Evaluating Collaborative and Autonomous Agents in Data-Stream-Supported Coordination of Mobile Crowdsourcing
Ralf Bruns, Jeremias Dötterl, Jürgen Dunkel, Sascha Ossowski
TL;DR
The paper tackles high failure rates in data-stream-supported mobile crowdsourcing by combining continuous delivery-outcome prediction with two coordination paradigms: collaborative transfers among non-autonomous workers and market-based transfers among autonomous workers. It develops a data-stream learning framework to predict delivery success, and demonstrates substantial improvements in service quality through agent-based crowdshipping simulations and ATT auctions in crowdsensing. Key contributions include a general prediction model with $DELAYED$ vs $NOT_DELAYED$, an efficient collaborative transfer algorithm leveraging $prob_{delay}$, and a market-based auction mechanism with expected utility calculations for autonomous agents. The results indicate that outcome prediction coupled with peer-to-peer transfers can significantly reduce delays and improve profits, offering practical guidance for designing robust, autonomy-respecting mobile crowdsourcing systems.
Abstract
Mobile crowdsourcing refers to systems where the completion of tasks necessarily requires physical movement of crowdworkers in an on-demand workforce. Evidence suggests that in such systems, tasks often get assigned to crowdworkers who struggle to complete those tasks successfully, resulting in high failure rates and low service quality.

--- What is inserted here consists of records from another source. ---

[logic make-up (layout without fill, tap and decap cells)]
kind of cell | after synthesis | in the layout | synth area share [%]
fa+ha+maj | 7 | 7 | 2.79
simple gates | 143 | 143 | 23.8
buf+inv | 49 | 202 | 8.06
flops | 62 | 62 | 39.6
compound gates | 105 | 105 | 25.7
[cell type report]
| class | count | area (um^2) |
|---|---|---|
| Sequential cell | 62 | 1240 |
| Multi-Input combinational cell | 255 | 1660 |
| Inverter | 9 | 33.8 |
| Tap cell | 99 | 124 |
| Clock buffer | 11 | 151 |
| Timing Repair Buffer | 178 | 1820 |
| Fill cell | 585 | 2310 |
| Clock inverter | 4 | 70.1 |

A promising solution to ensure higher quality of service is to continuously adapt the assignment and respond to failure-causing events by transferring tasks to better-suited workers who use different routes or vehicles. However, implementing task transfers in mobile crowdsourcing is difficult because workers are autonomous and may reject transfer requests. Moreover, task outcomes are uncertain and need to be predicted. In this paper, we propose different mechanisms to achieve outcome prediction and task coordination in mobile crowdsourcing. First, we analyze different data stream learning approaches for the prediction of task outcomes. Second, based on the suggested prediction model, we propose and evaluate two different approaches for task coordination with different degrees of autonomy: an opportunistic approach for crowdshipping with collaborative, but non-autonomous workers, and a market-based model with autonomous workers for crowdsensing.